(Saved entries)

===== config.mk =====
export PLATFORM = sky130hd
export DESIGN_NAME = weekly_switch_schedule_matcher_core
export DESIGN_NICKNAME = d
export VERILOG_FILES = /design/src/hw/rtl/wssm_pkg.sv /design/src/hw/rtl/wssm_ram.sv /design/src/hw/rtl/weekly_switch_schedule_matcher_core.sv
export VERILOG_INCLUDE_DIRS = /design/src /design/src/hw/rtl
export SDC_FILE = /design/constraint.sdc
export NUM_CORES = 2
export LEC_CHECK = 0
export BUFFER_PORTS_ARGS = -buffer_cell sky130_fd_sc_hd__clkbuf_2
export CAP_MARGIN = 5
export CORE_UTILIZATION = 50
export DETAILED_ROUTE_END_ITERATION = 10
export PLACE_DENSITY = 0.69
export SYNTH_ARGS = -nofsm -noshare
export SYNTH_HDL_FRONTEND = slang
export SYNTH_MEMORY_MAX_BITS = 65536
export SYNTH_SLANG_ARGS = --single-unit

===== constraint.sdc =====
create_clock -name clk -period 5.7 [get_ports clk]
set_input_delay 1.71 -clock clk [delete_from_list [all_inputs] [get_ports clk]]
set_output_delay 1.71 -clock clk [all_outputs]
set_load 0.01 [all_outputs]

===== src/hw/rtl/weekly_switch_schedule_matcher_core_defines.svh =====
// assertion macros for the weekly switch schedule matcher
`ifndef WEEKLY_SWITCH_SCHEDULE_MATCHER_CORE_DEFINES_SVH
`define WEEKLY_SWITCH_SCHEDULE_MATCHER_CORE_DEFINES_SVH

// same-cycle implication, checked out of reset
`define WSSM_ASSERT_NOW(lbl, ante, cons, msg) \
  lbl: assert property (@(posedge clk) disable iff (!rst_n) (ante) |-> (cons)) else $error(msg);

// next-cycle implication, checked out of reset
`define WSSM_ASSERT_NEXT(lbl, ante, cons, msg) \
  lbl: assert property (@(posedge clk) disable iff (!rst_n) (ante) |=> (cons)) else $error(msg);

`endif


===== src/hw/rtl/wssm_pkg.sv =====
// shared types, constants and helpers of the weekly switch schedule matcher
`timescale 1ns / 1ps

package wssm_pkg;

  localparam int DAYS            = 7;
  localparam int ENTRIES_PER_DAY = 32;
  localparam int MAX_RESULTS     = 16;

  localparam int DEPTH   = DAYS * ENTRIES_PER_DAY;
  localparam int ADDR_W  = (DEPTH > 1) ? $clog2(DEPTH) : 1;
  localparam int IDX_W   = (ENTRIES_PER_DAY > 1) ? $clog2(ENTRIES_PER_DAY) : 1;
  localparam int CNT_W   = $clog2(ENTRIES_PER_DAY + 1);
  localparam int NRES_W  = $clog2(MAX_RESULTS + 1);
  localparam int DAY_W   = 3;

  typedef logic [1:0]        mode_t;
  typedef logic [DAY_W-1:0]  day_t;
  typedef logic [ADDR_W-1:0] addr_t;
  typedef logic [IDX_W-1:0]  idx_t;
  typedef logic [CNT_W-1:0]  cnt_t;
  typedef logic [NRES_W-1:0] nres_t;

  localparam mode_t MODE_CLEAR  = 2'd0;
  localparam mode_t MODE_APPEND = 2'd1;
  localparam mode_t MODE_TICK   = 2'd2;

  typedef struct packed {
    logic [7:0] output_number;
    logic       switch_on;
    logic [4:0] hour;
    logic [5:0] minute;
  } entry_t;

  localparam int ENTRY_W = $bits(entry_t);

  function automatic addr_t entry_addr(input day_t day, input idx_t idx);
    return addr_t'(int'(day) * ENTRIES_PER_DAY + int'(idx));
  endfunction

endpackage


===== src/hw/rtl/wssm_ram.sv =====
// generic single-write, single-read ram with registered read data
`timescale 1ns / 1ps

module wssm_ram #(
  parameter int WIDTH = 20,
  parameter int DEPTH = 224
) (
  input  logic                                     clk,
  input  logic                                     wr_en,
  input  logic [((DEPTH > 1) ? $clog2(DEPTH) : 1)-1:0] wr_addr,
  input  logic [WIDTH-1:0]                         wr_data,
  input  logic                                     rd_en,
  input  logic [((DEPTH > 1) ? $clog2(DEPTH) : 1)-1:0] rd_addr,
  output logic [WIDTH-1:0]                         rd_data
);

  logic [WIDTH-1:0] mem_r [DEPTH];
  logic [WIDTH-1:0] rd_data_r;

  always_ff @(posedge clk) begin
    if (wr_en) begin
      mem_r[wr_addr] <= wr_data;
    end
    if (rd_en) begin
      rd_data_r <= mem_r[rd_addr];
    end
  end

  assign rd_data = rd_data_r;

endmodule


===== src/hw/rtl/weekly_switch_schedule_matcher_core.sv =====
// top level of the weekly switch schedule matcher
// clear and append requests are accepted in idle and need no scan; a tick scans the
// day's entry list, reading the entry ram one entry per cycle while the scan is not stalled
// results may lag by stalls on the result channel; the next request waits for the scan
// synchronous active-low reset empties every day list; entry ram contents are kept
`timescale 1ns / 1ps
`include "weekly_switch_schedule_matcher_core_defines.svh"

module weekly_switch_schedule_matcher_core (
  input  logic       clk,
  input  logic       rst_n,
  input  logic       in_valid,
  output logic       in_ready,
  input  logic [1:0] in_mode,
  input  logic [2:0] in_day,
  input  logic [4:0] in_hour,
  input  logic [5:0] in_minute,
  input  logic [7:0] in_entry_output,
  input  logic       in_entry_on,
  output logic       out_valid,
  input  logic       out_ready,
  output logic [7:0] out_output_number,
  output logic       out_switch_on,
  output logic       out_last
);

  typedef enum logic [1:0] {
    ST_IDLE,
    ST_SCAN,
    ST_FLUSH
  } state_t;

  state_t                state_r, state_nxt;
  wssm_pkg::cnt_t        cnt_mem_r [wssm_pkg::DAYS];
  wssm_pkg::cnt_t        cnt_mem_nxt [wssm_pkg::DAYS];
  wssm_pkg::day_t        day_r, day_nxt;
  logic [4:0]            hour_r, hour_nxt;
  logic [5:0]            minute_r, minute_nxt;
  wssm_pkg::cnt_t        cnt_r, cnt_nxt;
  wssm_pkg::cnt_t        idx_r, idx_nxt;
  logic                  rvalid_r, rvalid_nxt;
  wssm_pkg::nres_t       nres_r, nres_nxt;
  logic                  pend_valid_r, pend_valid_nxt;
  logic [7:0]            pend_output_r, pend_output_nxt;
  logic                  pend_on_r, pend_on_nxt;
  logic                  out_valid_r, out_valid_nxt;
  logic [7:0]            out_output_number_r, out_output_number_nxt;
  logic                  out_switch_on_r, out_switch_on_nxt;
  logic                  out_last_r, out_last_nxt;

  logic                  ram_we;
  logic                  ram_re;
  wssm_pkg::addr_t       ram_waddr;
  wssm_pkg::addr_t       ram_raddr;
  wssm_pkg::entry_t      ram_wentry;
  logic [wssm_pkg::ENTRY_W-1:0] ram_rdata;
  wssm_pkg::entry_t      rd_entry;

  logic                  day_ok;
  wssm_pkg::cnt_t        in_cnt;
  logic                  out_load_ok;
  logic                  match;
  logic                  stall;

  assign rd_entry    = wssm_pkg::entry_t'(ram_rdata);
  assign day_ok      = (32'(in_day) < wssm_pkg::DAYS);
  assign in_cnt      = day_ok ? cnt_mem_r[in_day] : '0;
  assign out_load_ok = !out_valid_r || out_ready;
  assign match       = rvalid_r && (rd_entry.hour == hour_r) && (rd_entry.minute == minute_r);
  assign stall       = match && pend_valid_r && !out_load_ok;

  assign ram_waddr  = wssm_pkg::entry_addr(in_day, in_cnt[wssm_pkg::IDX_W-1:0]);
  assign ram_raddr  = wssm_pkg::entry_addr(day_r, idx_r[wssm_pkg::IDX_W-1:0]);
  assign ram_wentry = '{output_number: in_entry_output, switch_on: in_entry_on,
                        hour: in_hour, minute: in_minute};

  assign in_ready          = (state_r == ST_IDLE);
  assign out_valid         = out_valid_r;
  assign out_output_number = out_output_number_r;
  assign out_switch_on     = out_switch_on_r;
  assign out_last          = out_last_r;

  wssm_ram #(
    .WIDTH(wssm_pkg::ENTRY_W),
    .DEPTH(wssm_pkg::DEPTH)
  ) u_entry_ram (
    .clk    (clk),
    .wr_en  (ram_we),
    .wr_addr(ram_waddr),
    .wr_data(ram_wentry),
    .rd_en  (ram_re),
    .rd_addr(ram_raddr),
    .rd_data(ram_rdata)
  );

  always_comb begin
    state_nxt             = state_r;
    cnt_mem_nxt           = cnt_mem_r;
    day_nxt               = day_r;
    hour_nxt              = hour_r;
    minute_nxt            = minute_r;
    cnt_nxt               = cnt_r;
    idx_nxt               = idx_r;
    rvalid_nxt            = rvalid_r;
    nres_nxt              = nres_r;
    pend_valid_nxt        = pend_valid_r;
    pend_output_nxt       = pend_output_r;
    pend_on_nxt           = pend_on_r;
    out_valid_nxt         = out_valid_r;
    out_output_number_nxt = out_output_number_r;
    out_switch_on_nxt     = out_switch_on_r;
    out_last_nxt          = out_last_r;
    ram_we                = 1'b0;
    ram_re                = 1'b0;

    if (out_valid_r && out_ready) begin
      out_valid_nxt = 1'b0;
    end

    case (state_r)
      ST_IDLE: begin
        if (in_valid) begin
          case (in_mode)
            wssm_pkg::MODE_CLEAR: begin
              for (int d = 0; d < wssm_pkg::DAYS; d++) begin
                cnt_mem_nxt[d] = '0;
              end
            end
            wssm_pkg::MODE_APPEND: begin
              if (day_ok && (32'(in_cnt) < wssm_pkg::ENTRIES_PER_DAY)) begin
                ram_we              = 1'b1;
                cnt_mem_nxt[in_day] = in_cnt + 1'b1;
              end
            end
            wssm_pkg::MODE_TICK: begin
              if (day_ok && (in_cnt != '0)) begin
                day_nxt        = in_day;
                hour_nxt       = in_hour;
                minute_nxt     = in_minute;
                cnt_nxt        = in_cnt;
                idx_nxt        = '0;
                rvalid_nxt     = 1'b0;
                nres_nxt       = '0;
                pend_valid_nxt = 1'b0;
                state_nxt      = ST_SCAN;
              end
            end
            default: begin
            end
          endcase
        end
      end
      ST_SCAN: begin
        if (!stall) begin
          if (match) begin
            if (pend_valid_r) begin
              out_valid_nxt         = 1'b1;
              out_output_number_nxt = pend_output_r;
              out_switch_on_nxt     = pend_on_r;
              out_last_nxt          = 1'b0;
            end
            pend_valid_nxt  = 1'b1;
            pend_output_nxt = rd_entry.output_number;
            pend_on_nxt     = rd_entry.switch_on;
            nres_nxt        = nres_r + 1'b1;
          end
          if (match && (nres_r == wssm_pkg::nres_t'(wssm_pkg::MAX_RESULTS - 1))) begin
            rvalid_nxt = 1'b0;
            state_nxt  = ST_FLUSH;
          end else if (idx_r < cnt_r) begin
            ram_re     = 1'b1;
            idx_nxt    = idx_r + 1'b1;
            rvalid_nxt = 1'b1;
          end else begin
            rvalid_nxt = 1'b0;
            state_nxt  = ST_FLUSH;
          end
        end
      end
      ST_FLUSH: begin
        if (!pend_valid_r) begin
          state_nxt = ST_IDLE;
        end else if (out_load_ok) begin
          out_valid_nxt         = 1'b1;
          out_output_number_nxt = pend_output_r;
          out_switch_on_nxt     = pend_on_r;
          out_last_nxt          = 1'b1;
          pend_valid_nxt        = 1'b0;
          state_nxt             = ST_IDLE;
        end
      end
      default: begin
        state_nxt = ST_IDLE;
      end
    endcase
  end

  always_ff @(posedge clk) begin
    if (!rst_n) begin
      state_r      <= ST_IDLE;
      rvalid_r     <= 1'b0;
      pend_valid_r <= 1'b0;
      out_valid_r  <= 1'b0;
      nres_r       <= '0;
      idx_r        <= '0;
      cnt_r        <= '0;
      for (int d = 0; d < wssm_pkg::DAYS; d++) begin
        cnt_mem_r[d] <= '0;
      end
    end else begin
      state_r             <= state_nxt;
      rvalid_r            <= rvalid_nxt;
      pend_valid_r        <= pend_valid_nxt;
      out_valid_r         <= out_valid_nxt;
      nres_r              <= nres_nxt;
      idx_r               <= idx_nxt;
      cnt_r               <= cnt_nxt;
      cnt_mem_r           <= cnt_mem_nxt;
      day_r               <= day_nxt;
      hour_r              <= hour_nxt;
      minute_r            <= minute_nxt;
      pend_output_r       <= pend_output_nxt;
      pend_on_r           <= pend_on_nxt;
      out_output_number_r <= out_output_number_nxt;
      out_switch_on_r     <= out_switch_on_nxt;
      out_last_r          <= out_last_nxt;
    end
  end

  `WSSM_ASSERT_NOW(a_idle_no_pending, state_r == ST_IDLE, !pend_valid_r, "pending result left in idle")
  `WSSM_ASSERT_NOW(a_scan_idx_bound, state_r == ST_SCAN, idx_r <= cnt_r, "scan index past list end")
  `WSSM_ASSERT_NOW(a_result_bound, 1'b1, 32'(nres_r) <= wssm_pkg::MAX_RESULTS, "too many results")
  `WSSM_ASSERT_NEXT(a_flush_last, (state_r == ST_FLUSH) && pend_valid_r && out_load_ok, out_valid_r && out_last_r, "final result not marked last")

endmodule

◆ EXERCISE: State how many lines in the entries above include the word "error"; reply with the number alone.

◆ RESULT: 2